Amy M. Homes
La fine di Alice
Rizzoli, Milano, aprile 1997

L'inizio del libro riassume e preannuncia l'intera vicenda, intensa, tragica, analizzata in ogni minimo dettaglio dalla mente di un pazzo omicida. Molto psicologico e introspettivo; ma non per questo carente di suspance e colpi di scena, leggendo questo libro non appena si finisce un capitolo si è già subito iniziato a leggere quello successivo.

Chi è questa lei che sembra avere una così tormentata propensione, una così strana inclinazione per la carne più fresca, da mettersi a raccontare una storia che indurrà qualcuno di voi a sorridere e ridere ma che farà bruciare altri dalla voglia di porre fine a questo incubo, a questo orrore? Chi è? Ciò che più vi sgomenterà è apprendere che costei siete voi o io, uno di noi. Sorpresa. Sorpresa.

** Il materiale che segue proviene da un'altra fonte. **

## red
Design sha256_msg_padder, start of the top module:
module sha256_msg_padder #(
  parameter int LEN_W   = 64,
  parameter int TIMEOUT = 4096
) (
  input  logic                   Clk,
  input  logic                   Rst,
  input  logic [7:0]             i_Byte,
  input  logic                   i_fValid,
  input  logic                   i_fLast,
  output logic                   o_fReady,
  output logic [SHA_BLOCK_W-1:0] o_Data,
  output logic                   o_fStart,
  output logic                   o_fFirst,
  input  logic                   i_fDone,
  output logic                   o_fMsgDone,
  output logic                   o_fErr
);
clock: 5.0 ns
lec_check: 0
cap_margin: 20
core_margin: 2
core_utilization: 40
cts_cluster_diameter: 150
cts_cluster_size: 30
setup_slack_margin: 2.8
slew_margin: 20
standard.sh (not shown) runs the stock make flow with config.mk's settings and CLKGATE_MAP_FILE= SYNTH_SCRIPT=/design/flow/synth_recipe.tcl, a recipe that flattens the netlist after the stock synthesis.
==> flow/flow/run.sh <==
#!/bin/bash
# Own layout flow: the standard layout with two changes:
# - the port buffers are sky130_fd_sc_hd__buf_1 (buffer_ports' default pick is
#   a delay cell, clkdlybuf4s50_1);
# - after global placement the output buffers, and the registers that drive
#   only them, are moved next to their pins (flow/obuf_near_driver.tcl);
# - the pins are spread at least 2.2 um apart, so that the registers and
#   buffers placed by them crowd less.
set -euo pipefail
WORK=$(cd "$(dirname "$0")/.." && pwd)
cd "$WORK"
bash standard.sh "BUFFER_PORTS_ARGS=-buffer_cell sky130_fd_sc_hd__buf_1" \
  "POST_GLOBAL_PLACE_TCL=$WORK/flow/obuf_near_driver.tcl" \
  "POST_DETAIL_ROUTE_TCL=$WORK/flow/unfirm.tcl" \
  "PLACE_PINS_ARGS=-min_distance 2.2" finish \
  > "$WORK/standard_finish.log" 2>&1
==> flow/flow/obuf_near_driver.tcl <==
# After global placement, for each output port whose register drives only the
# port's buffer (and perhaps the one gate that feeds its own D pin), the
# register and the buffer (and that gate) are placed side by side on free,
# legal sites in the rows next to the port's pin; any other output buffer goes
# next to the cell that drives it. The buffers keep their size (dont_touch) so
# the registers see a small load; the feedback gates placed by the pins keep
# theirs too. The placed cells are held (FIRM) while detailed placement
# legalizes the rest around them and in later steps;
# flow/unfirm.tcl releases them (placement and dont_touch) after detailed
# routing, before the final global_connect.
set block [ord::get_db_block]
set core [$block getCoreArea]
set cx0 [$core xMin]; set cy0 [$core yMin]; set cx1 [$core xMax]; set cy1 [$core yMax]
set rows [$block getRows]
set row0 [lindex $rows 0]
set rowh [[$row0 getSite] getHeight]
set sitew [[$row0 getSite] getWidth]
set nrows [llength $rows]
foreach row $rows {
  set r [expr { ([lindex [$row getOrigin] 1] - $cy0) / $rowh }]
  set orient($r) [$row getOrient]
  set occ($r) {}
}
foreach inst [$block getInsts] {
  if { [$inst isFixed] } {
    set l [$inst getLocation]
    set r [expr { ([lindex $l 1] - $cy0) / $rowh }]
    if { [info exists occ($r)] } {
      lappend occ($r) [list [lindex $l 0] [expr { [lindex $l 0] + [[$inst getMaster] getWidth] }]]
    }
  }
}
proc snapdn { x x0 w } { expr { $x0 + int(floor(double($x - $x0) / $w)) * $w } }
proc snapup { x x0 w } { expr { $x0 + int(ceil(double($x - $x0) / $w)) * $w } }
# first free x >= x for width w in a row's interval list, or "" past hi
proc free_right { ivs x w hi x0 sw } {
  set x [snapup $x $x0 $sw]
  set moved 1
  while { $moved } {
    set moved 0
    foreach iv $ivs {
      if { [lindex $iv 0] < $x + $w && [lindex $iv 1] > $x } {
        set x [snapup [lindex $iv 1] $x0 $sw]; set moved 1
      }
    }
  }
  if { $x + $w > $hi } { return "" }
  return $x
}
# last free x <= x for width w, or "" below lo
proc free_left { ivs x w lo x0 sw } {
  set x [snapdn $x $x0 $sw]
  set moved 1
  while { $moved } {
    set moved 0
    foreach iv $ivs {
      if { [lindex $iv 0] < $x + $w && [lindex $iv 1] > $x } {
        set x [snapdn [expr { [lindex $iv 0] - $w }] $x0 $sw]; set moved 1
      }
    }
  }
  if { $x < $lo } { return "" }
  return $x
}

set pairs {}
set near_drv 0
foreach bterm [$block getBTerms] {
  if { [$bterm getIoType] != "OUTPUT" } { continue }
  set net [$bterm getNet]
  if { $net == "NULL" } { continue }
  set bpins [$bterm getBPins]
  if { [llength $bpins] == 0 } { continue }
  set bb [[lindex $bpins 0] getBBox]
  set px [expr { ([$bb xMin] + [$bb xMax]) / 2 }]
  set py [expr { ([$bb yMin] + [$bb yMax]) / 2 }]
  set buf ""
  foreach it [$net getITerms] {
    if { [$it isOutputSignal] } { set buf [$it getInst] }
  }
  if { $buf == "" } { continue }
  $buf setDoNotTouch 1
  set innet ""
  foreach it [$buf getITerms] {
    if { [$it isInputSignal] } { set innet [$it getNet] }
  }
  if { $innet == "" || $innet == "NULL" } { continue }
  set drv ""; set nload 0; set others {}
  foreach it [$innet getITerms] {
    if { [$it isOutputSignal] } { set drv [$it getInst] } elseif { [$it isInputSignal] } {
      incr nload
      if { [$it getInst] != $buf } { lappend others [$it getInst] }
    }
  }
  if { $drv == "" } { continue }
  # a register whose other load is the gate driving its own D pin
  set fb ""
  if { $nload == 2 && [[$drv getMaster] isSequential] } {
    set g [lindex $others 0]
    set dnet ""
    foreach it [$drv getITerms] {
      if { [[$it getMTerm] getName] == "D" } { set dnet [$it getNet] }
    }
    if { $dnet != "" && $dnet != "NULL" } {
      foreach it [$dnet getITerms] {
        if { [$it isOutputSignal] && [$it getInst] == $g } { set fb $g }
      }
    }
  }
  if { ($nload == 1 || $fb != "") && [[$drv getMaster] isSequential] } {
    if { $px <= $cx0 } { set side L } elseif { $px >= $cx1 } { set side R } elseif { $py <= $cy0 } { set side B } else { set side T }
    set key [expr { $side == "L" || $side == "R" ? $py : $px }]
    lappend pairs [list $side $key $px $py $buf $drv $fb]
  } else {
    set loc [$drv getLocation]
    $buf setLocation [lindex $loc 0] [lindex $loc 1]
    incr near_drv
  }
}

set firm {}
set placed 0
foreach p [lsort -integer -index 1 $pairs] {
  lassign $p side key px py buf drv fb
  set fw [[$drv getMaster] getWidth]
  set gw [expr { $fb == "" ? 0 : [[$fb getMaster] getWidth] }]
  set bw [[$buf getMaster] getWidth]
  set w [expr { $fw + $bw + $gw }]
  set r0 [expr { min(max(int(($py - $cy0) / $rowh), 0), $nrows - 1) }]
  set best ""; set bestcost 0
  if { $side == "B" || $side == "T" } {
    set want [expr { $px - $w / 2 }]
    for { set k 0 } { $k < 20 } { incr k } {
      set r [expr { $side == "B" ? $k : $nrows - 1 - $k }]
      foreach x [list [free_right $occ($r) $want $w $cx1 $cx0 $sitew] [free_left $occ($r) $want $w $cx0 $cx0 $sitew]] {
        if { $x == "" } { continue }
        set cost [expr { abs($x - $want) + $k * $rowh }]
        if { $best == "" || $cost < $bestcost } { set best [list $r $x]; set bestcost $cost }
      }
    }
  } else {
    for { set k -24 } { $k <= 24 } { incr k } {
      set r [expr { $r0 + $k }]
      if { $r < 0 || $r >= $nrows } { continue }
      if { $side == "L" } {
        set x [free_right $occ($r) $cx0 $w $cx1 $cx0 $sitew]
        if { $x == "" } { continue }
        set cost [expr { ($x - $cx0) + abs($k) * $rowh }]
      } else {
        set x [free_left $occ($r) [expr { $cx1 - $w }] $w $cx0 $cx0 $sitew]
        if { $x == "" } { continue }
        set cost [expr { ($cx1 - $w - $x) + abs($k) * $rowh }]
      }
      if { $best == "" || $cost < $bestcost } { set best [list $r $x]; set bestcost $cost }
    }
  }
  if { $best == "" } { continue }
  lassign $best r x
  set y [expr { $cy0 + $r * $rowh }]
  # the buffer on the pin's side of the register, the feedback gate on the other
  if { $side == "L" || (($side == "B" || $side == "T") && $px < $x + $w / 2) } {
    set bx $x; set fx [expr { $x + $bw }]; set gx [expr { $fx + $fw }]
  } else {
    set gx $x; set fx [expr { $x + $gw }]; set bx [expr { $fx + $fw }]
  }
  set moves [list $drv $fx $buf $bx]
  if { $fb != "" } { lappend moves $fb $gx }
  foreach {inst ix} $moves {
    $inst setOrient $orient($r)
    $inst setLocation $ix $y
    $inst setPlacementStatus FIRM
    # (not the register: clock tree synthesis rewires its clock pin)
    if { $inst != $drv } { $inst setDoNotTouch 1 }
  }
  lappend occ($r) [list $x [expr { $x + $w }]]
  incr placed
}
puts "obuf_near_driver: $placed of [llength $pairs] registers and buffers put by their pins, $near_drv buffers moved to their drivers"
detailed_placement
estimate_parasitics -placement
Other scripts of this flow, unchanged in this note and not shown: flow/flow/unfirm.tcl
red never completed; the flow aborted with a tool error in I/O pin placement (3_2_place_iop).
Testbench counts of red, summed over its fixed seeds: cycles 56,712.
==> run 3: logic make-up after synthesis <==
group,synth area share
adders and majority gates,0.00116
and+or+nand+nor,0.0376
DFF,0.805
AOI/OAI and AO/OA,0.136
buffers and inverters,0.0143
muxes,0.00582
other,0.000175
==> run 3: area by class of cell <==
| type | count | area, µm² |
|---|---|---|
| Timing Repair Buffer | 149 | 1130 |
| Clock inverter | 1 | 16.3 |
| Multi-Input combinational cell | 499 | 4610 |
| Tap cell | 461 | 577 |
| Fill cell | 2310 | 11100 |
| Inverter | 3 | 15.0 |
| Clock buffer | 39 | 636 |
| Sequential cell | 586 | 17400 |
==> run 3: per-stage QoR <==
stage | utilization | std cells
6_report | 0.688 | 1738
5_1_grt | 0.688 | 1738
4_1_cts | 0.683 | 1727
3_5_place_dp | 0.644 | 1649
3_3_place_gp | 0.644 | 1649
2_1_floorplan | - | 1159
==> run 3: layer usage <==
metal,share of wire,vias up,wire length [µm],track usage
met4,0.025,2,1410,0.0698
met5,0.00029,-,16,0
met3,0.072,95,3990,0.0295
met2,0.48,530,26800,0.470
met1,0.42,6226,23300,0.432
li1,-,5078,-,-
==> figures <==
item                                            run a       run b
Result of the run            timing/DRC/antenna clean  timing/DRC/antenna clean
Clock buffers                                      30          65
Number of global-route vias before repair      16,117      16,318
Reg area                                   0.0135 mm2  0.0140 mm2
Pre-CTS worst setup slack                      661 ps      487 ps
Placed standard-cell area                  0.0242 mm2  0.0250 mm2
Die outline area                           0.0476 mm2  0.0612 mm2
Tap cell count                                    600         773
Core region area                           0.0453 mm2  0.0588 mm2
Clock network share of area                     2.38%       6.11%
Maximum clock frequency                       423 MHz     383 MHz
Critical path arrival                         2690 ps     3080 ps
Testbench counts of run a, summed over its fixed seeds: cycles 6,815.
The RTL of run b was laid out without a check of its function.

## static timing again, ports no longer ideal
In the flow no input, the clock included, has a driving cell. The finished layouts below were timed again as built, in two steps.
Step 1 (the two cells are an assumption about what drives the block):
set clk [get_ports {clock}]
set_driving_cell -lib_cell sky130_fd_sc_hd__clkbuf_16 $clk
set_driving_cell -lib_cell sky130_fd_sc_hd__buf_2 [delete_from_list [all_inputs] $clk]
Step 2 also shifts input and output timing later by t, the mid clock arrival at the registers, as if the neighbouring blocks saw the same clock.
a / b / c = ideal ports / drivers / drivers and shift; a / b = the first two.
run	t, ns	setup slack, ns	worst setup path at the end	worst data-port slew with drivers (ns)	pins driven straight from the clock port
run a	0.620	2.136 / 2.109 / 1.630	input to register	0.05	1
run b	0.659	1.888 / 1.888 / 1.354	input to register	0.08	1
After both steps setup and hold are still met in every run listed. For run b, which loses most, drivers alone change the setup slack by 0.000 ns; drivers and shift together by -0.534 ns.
Context: an optimization exercise on an open-source flow, tuned for small area, a short achievable clock period and few clock cycles per item. The choices shown serve that exercise and are no tape-out recipe.

== fjord ==
// muldiv_top
module muldiv_top
(
	input logic clk,
	input logic rst,
	input logic cmd_valid,
	input logic [2:0] cmd_op,
	input logic [31:0] cmd_a,
	input logic [31:0] cmd_b,
	output logic cmd_ready,
	output logic rsp_valid,
	output logic [31:0] rsp_data
);
==> module muldiv_unit, before the edit <==
module muldiv_unit
(
	input logic clk,
	input logic rst,
	input logic cmd_valid,
	input muldiv_pkg::alu_cmd_t cmd,
	output logic cmd_ready,
	output logic rsp_valid,
	output logic [muldiv_pkg::xlen-1:0] rsp_data
);
	localparam int n_chunks = (xlen + mul_chunk - 1) / mul_chunk;
	logic s_full;
	logic [xlen-1:0] s_a;
	logic [xlen-1:0] s_b;
	logic s_mul;
	logic s_div;
	logic s_rem;
	logic s_na;
	logic s_negq;
	logic s_cmp;
	logic [2:0] op;
	logic [xlen-1:0] a;
	logic [xlen-1:0] b;
	logic is_mul;
	logic is_div;
	logic is_signed;
	logic na;
	logic nb;
	logic swap;
	logic flip;
	assign op = cmd.op;
	assign a = cmd.a;
	assign b = cmd.b;
	always_comb
	begin
		is_mul = (op == op_mul);
		is_div = (op == op_div) || (op == op_divu) || (op == op_rem) || (op == op_remu);
		is_signed = (op == op_div) || (op == op_rem);
		na = is_signed && a[xlen-1];
		nb = is_signed && b[xlen-1];
		swap = 1'b0;
		for (int j = 1; j < n_chunks; j++)
			if (((a >> (j * mul_chunk)) == '0) && ((b >> (j * mul_chunk)) != '0))
				swap = 1'b1;
		swap = swap && is_mul;
		flip = (op == op_slt);
	end
	logic busy;
	logic last;
	logic x_take;
	assign x_take = !busy || last;
	assign cmd_ready = !s_full || x_take;
	always_ff @(posedge clk)
	begin
		if (rst)
			s_full <= 1'b0;
		else if (cmd_ready)
			s_full <= cmd_valid;
	end
	always_ff @(posedge clk)
	begin
		if (cmd_ready)
		begin
			s_a <= swap ? b : (na ? -a : {a[xlen-1] ^ flip, a[xlen-2:0]});
			s_b <= swap ? a : (nb ? -b : {b[xlen-1] ^ flip, b[xlen-2:0]});
			s_mul <= is_mul;
			s_div <= is_div;
			s_rem <= (op == op_rem) || (op == op_remu);
			s_na <= na;
			s_negq <= (na ^ nb) && (b != '0);
			s_cmp <= (op == op_slt) || (op == op_sltu);
		end
	end
	logic [5:0] la;
	logic [5:0] lb;
	logic [6:0] ldiff;
	logic b_zero;
	logic no_steps;
	logic [cnt_w-1:0] ncyc_m1;
	always_comb
	begin
		la = '0;
		lb = '0;
		for (int i = 0; i < xlen; i++)
		begin
			if (s_a[i]) la = 6'(i + 1);
			if (s_b[i]) lb = 6'(i + 1);
		end
		ldiff = {1'b0, la} - {1'b0, lb};
		b_zero = (s_b == '0);
		no_steps = b_zero || ldiff[6];
		ncyc_m1 = no_steps ? '0 : cnt_w'(ldiff[5:0] / 6'(div_steps));
	end
	logic [xlen-1:0] imm_res;
	logic s_negrem;
	always_comb
	begin
		if (s_div)
			imm_res = s_rem ? s_a : (b_zero ? '1 : '0);
		else
			imm_res = '0;
		s_negrem = s_div && no_steps && s_rem && s_na;
	end
	localparam logic [1:0] md_mul = 2'd0;
	localparam logic [1:0] md_div = 2'd1;
	localparam logic [1:0] md_neg = 2'd2;
	localparam logic [1:0] md_cmp = 2'd3;
	logic [1:0] mode;
	logic [xlen-1:0] r;
	logic [dw-1:0] d;
	logic [xlen-1:0] q;
	logic [cnt_w-1:0] cnt;
	logic sel_rem;
	logic neg;
	logic [xlen-1:0] res_q;
	assign rsp_data = res_q;
	always_comb
	begin
		case (mode)
			md_mul: last = (r >> mul_chunk) == '0;
			md_div: last = (cnt == cnt_w'(1)) && !neg;
			default: last = 1'b1;
		endcase
	end
	logic [xlen-1:0] m_acc;
	logic [xlen-1:0] m_x;
	logic [mul_chunk-1:0] m_y;
	logic [xlen-1:0] m_sum;
	assign m_acc = q;
	assign m_x = d[xlen-1:0];
	assign m_y = r[mul_chunk-1:0];
	mul_unit u_mul (.acc(m_acc), .x(m_x), .y(m_y), .sum(m_sum));
	logic [xlen-1:0] dv_r;
	logic [dw-1:0] dv_d;
	logic [xlen-1:0] dv_q;
	div_unit u_div
	(
		.r_in(r), .d_in(d), .q_in(q),
		.r_out(dv_r), .d_out(dv_d), .q_out(dv_q)
	);
	logic [xlen-1:0] rq;
	assign rq = sel_rem ? r : q;
	always_ff @(posedge clk)
	begin
		if (rst)
		begin
			busy <= 1'b0;
			rsp_valid <= 1'b0;
		end
		else
		begin
			rsp_valid <= busy && last;
			if (s_full && x_take)
				busy <= 1'b1;
			else if (last)
				busy <= 1'b0;
		end
	end
	always_ff @(posedge clk)
	begin
		case (mode)
			md_mul: res_q <= m_sum;
			md_div: res_q <= sel_rem ? dv_r : dv_q;
			md_neg: res_q <= -rq;
			default: res_q <= {{(xlen - 1){1'b0}}, !dv_q[div_steps-1]};
		endcase
	end
	always_ff @(posedge clk)
	begin
		if (!x_take)
		begin
			if (mode == md_div)
			begin
				q <= dv_q;
				d <= dv_d;
				r <= dv_r;
				if (cnt == cnt_w'(1))
					mode <= md_neg;
			end
			else
			begin
				q <= m_sum;
				d <= d << mul_chunk;
				r <= r >> mul_chunk;
			end
			cnt <= cnt - cnt_w'(1);
		end
		else
		begin
			sel_rem <= s_rem;
			neg <= s_rem ? s_na : s_negq;
			cnt <= ncyc_m1 + cnt_w'(1);
			if (s_div && !no_steps)
			begin
				mode <= md_div;
				r <= s_a;
				d <= (dw'(s_b) << (div_steps - 1)) << (ncyc_m1 * div_steps);
				q <= '0;
			end
			else if (s_cmp)
			begin
				mode <= md_cmp;
				r <= s_a;
				d <= dw'(s_b);
				q <= '0;
			end
			else
			begin
				mode <= s_negrem ? md_neg : md_mul;
				q <= s_mul ? '0 : imm_res;
				d <= dw'(s_a);
				r <= s_mul ? s_b : (s_negrem ? s_a : '0);
			end
		end
	end
endmodule
==> flow/config.mk <==
export PLATFORM = sky130hd
export DESIGN_NAME = muldiv_top
export DESIGN_NICKNAME = muldiv_top
export VERILOG_FILES = /design/flow/design.v
export SDC_FILE = /design/flow/constraint.sdc
export NUM_CORES = 4
export LEC_CHECK = 0
export CAP_MARGIN = 20
export CORE_MARGIN = 2
export CORE_UTILIZATION = 40
export SETUP_SLACK_MARGIN = 2.5
export SLEW_MARGIN = 20
==> flow/constraint.sdc <==
create_clock -name core_clock -period 8.0 [get_ports {clk}]
set_input_delay 1.6000 -clock core_clock [delete_from_list [all_inputs] [get_ports {clk}]]
set_output_delay 1.6000 -clock core_clock [all_outputs]
set_load 0.01 [all_outputs]
run.sh (not shown) runs the stock make flow with config.mk's settings and CLKGATE_MAP_FILE= SYNTH_SCRIPT=/design/flow/synth_recipe.tcl, a recipe that flattens the netlist after the stock synthesis.
Setup changes, fjord to delta
--- a/flow/design.v
+++ b/flow/design.v
@@ -224,31 +224,24 @@
 		else
 			imm_res = '0;
 		s_negrem = s_div && no_steps && s_rem && s_na;
 	end
 	localparam logic [1:0] md_mul = 2'd0;
 	localparam logic [1:0] md_div = 2'd1;
-	localparam logic [1:0] md_neg = 2'd2;
-	localparam logic [1:0] md_cmp = 2'd3;
+	localparam logic [1:0] md_cmp = 2'd2;
 	logic [1:0] mode;
 	logic [xlen-1:0] r;
 	logic [dw-1:0] d;
 	logic [xlen-1:0] q;
 	logic [cnt_w-1:0] cnt;
 	logic sel_rem;
 	logic neg;
 	logic [xlen-1:0] res_q;
 	assign rsp_data = res_q;
-	always_comb
-	begin
-		case (mode)
-			md_mul: last = (r >> mul_chunk) == '0;
-			md_div: last = (cnt == cnt_w'(1)) && !neg;
-			default: last = 1'b1;
-		endcase
-	end
+	logic last_q;
+	assign last = last_q;
 	logic [xlen-1:0] m_acc;
 	logic [xlen-1:0] m_x;
 	logic [mul_chunk-1:0] m_y;
 	logic [xlen-1:0] m_sum;
 	assign m_acc = q;
 	assign m_x = d[xlen-1:0];
@@ -259,14 +252,14 @@
 	logic [xlen-1:0] dv_q;
 	div_unit u_div
 	(
 		.r_in(r), .d_in(d), .q_in(q),
 		.r_out(dv_r), .d_out(dv_d), .q_out(dv_q)
 	);
-	logic [xlen-1:0] rq;
-	assign rq = sel_rem ? r : q;
+	logic [xlen-1:0] dv_res;
+	assign dv_res = sel_rem ? dv_r : dv_q;
 	always_ff @(posedge clk)
 	begin
 		if (rst)
 		begin
 			busy <= 1'b0;
 			rsp_valid <= 1'b0;
@@ -281,62 +274,72 @@
 		end
 	end
 	always_ff @(posedge clk)
 	begin
 		case (mode)
 			md_mul: res_q <= m_sum;
-			md_div: res_q <= sel_rem ? dv_r : dv_q;
-			md_neg: res_q <= -rq;
+			md_div: res_q <= dv_res;
 			default: res_q <= {{(xlen - 1){1'b0}}, !dv_q[div_steps-1]};
 		endcase
 	end
 	always_ff @(posedge clk)
 	begin
 		if (!x_take)
 		begin
-			if (mode == md_div)
+			if ((mode == md_div) && (cnt == cnt_w'(1)))
+			begin
+				mode <= md_mul;
+				q <= xlen'(1);
+				d <= dw'(~dv_res);
+				r <= xlen'(1);
+				last_q <= 1'b1;
+			end
+			else if (mode == md_div)
 			begin
 				q <= dv_q;
 				d <= dv_d;
 				r <= dv_r;
-				if (cnt == cnt_w'(1))
-					mode <= md_neg;
+				last_q <= (cnt == cnt_w'(2)) && !neg;
 			end
 			else
 			begin
 				q <= m_sum;
 				d <= d << mul_chunk;
 				r <= r >> mul_chunk;
+				last_q <= (r >> (2 * mul_chunk)) == '0;
 			end
 			cnt <= cnt - cnt_w'(1);
 		end
 		else
 		begin
 			sel_rem <= s_rem;
 			neg <= s_rem ? s_na : s_negq;
 			cnt <= ncyc_m1 + cnt_w'(1);
 			if (s_div && !no_steps)
 			begin
 				mode <= md_div;
+				last_q <= (ncyc_m1 == '0) && !(s_rem ? s_na : s_negq);
 				r <= s_a;
 				d <= (dw'(s_b) << (div_steps - 1)) << (ncyc_m1 * div_steps);
 				q <= '0;
 			end
 			else if (s_cmp)
 			begin
 				mode <= md_cmp;
+				last_q <= 1'b1;
 				r <= s_a;
 				d <= dw'(s_b);
 				q <= '0;
 			end
 			else
 			begin
-				mode <= s_negrem ? md_neg : md_mul;
-				q <= s_mul ? '0 : imm_res;
-				d <= dw'(s_a);
-				r <= s_mul ? s_b : (s_negrem ? s_a : '0);
+				mode <= md_mul;
+				last_q <= !s_mul || ((s_b >> mul_chunk) == '0);
+				q <= s_negrem ? xlen'(1) : (s_mul ? '0 : imm_res);
+				d <= dw'(s_negrem ? ~s_a : s_a);
+				r <= s_negrem ? xlen'(1) : (s_mul ? s_b : '0);
 			end
 		end
 	end
 endmodule
 `default_nettype wire
 `default_nettype none
==> comparison <==
delta vs fjord: maximum number of pins on one net before global-route repair down slightly
delta ended with more flip-flop and latch count than fjord.
Cmp delta vs fjord: worst-case setup margin in the final layout higher in delta
Number of register bits inferred by synthesis in delta vs fjord: up 0.47%
Post-synthesis compound-gate area fraction across fjord and delta: no real change.
The lower synthesis-to-finish area growth of fjord and delta is in fjord.
Between delta and fjord, it is delta whose wire length is higher, by 12%.
For the area occupied by multi-input gates, delta came in 840 µm² lower than fjord did.
Maximum clock rate grows slightly when moving from fjord to delta.
NOTE post-cts gate resize count fjord->delta increased by more than a quarter
No run of this note included a check of the RTL's function; only the layout flow was run.

## static timing again, ports no longer ideal
In the flow no input, the clock included, has a driving cell. The finished layouts below were timed again as built, in two steps.
Step 1 assumes that a clkbuf_16 drives the clock port and a buf_2 every other input.
Step 2 times the ports against the registers' clock, not the clock port: input delays grow and output delays shrink by t, the midpoint of the rising clock arrivals with the driver on.
Slacks: ideal / step 1 / step 2; pairs: ideal / step 1.
run | t, ns | setup WS [ns] | cell pins on the clock port's net
fjord | 0.612 | 2.388 / 2.388 / 2.388 | 1
delta | 0.643 | 2.430 / 2.430 / 2.430 | 1
After both steps setup and hold are still met in every run listed.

[...] Devo per lealtà dire che trovo in lei i germi della mia giovinezza e il ricordo di un'altra ragazza che non posso conoscere. Alice, vi porgo il suo nome con tenerezza, avvertendovi che, se lo stringete al cuore con la mia stessa premura, potrete alla fine capire quanto possa essere sconcertante il pulsare di due cuori tanto simili, e in quale modo e perché uno dei due dovesse infine cessare di battere.